纳入 262 例 HCC 患者,随访 12 个月。计算基线 MELD、ALBI 和 MELD-sarcopenia 模型。
患者平均年龄为 59.61±8.09 岁,其中男性占 69.5%,CTP 分级为 A 级(55.7%),BCLC 分期为 B 期(54.2%)。大多数患者(88.9%)的肝硬化原因为丙型肝炎病毒感染。平均 MELD、MELD-sarcopenia 和中位 ALBI 评分分别为 10.65±2.54、15.11±6.22 和-2.12(0.74)。存在骨骼肌减少症的患者 MELD、ALBI 和 MELD-sarcopenia 评分均较高。存在骨骼肌减少症的患者生存时间(10.09 个月)较无骨骼肌减少症患者(11.72 个月)低。
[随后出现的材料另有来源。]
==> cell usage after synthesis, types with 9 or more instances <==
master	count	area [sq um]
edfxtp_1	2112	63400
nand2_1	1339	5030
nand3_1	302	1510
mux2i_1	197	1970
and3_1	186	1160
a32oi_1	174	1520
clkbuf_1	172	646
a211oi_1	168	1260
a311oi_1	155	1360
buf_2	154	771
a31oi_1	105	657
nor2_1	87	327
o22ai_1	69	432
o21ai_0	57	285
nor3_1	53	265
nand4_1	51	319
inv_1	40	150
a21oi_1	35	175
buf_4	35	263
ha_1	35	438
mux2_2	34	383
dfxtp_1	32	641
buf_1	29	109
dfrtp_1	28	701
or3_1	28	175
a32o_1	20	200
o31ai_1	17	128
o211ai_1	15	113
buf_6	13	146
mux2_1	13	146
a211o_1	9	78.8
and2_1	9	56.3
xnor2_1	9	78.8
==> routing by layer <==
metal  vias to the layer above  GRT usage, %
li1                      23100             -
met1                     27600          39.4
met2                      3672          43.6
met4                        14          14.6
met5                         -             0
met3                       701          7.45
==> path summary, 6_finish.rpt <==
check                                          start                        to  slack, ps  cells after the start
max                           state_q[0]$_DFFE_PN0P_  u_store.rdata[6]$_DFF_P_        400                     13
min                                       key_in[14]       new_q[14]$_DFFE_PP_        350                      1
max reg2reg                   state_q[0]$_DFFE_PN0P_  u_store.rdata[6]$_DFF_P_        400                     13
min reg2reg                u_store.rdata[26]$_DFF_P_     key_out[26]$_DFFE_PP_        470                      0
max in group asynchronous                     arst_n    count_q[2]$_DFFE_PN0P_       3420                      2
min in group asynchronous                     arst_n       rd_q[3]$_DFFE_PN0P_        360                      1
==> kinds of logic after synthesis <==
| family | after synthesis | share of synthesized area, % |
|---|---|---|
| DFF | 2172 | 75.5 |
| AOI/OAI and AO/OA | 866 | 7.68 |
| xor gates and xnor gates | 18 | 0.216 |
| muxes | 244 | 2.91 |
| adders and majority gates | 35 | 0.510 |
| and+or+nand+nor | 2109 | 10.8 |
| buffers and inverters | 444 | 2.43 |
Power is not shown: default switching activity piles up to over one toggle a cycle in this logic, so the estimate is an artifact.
ALBI、MELD 和 MELD-sarcopenia 与死亡率相关。ALBI 评分的 AUROC 为 0.717(95%CI:0.659-0.771),MELD 评分的 AUROC 为 0.656(95%CI:0.595-0.713),MELD-sarcopenia 评分的 AUROC 为 0.798(95%CI:0.744-0.845)。ALBI 和 MELD 评分的 AUROC 无显著差异(p=0.081),而 MELD-sarcopenia 评分的 AUROC 显著高于 MELD(p=0.001)和 ALBI(p=0.05)。
在 HCC 患者肝移植中,MELD-sarcopenia 评分是比 ALBI 和 MELD 评分更好的预后模型。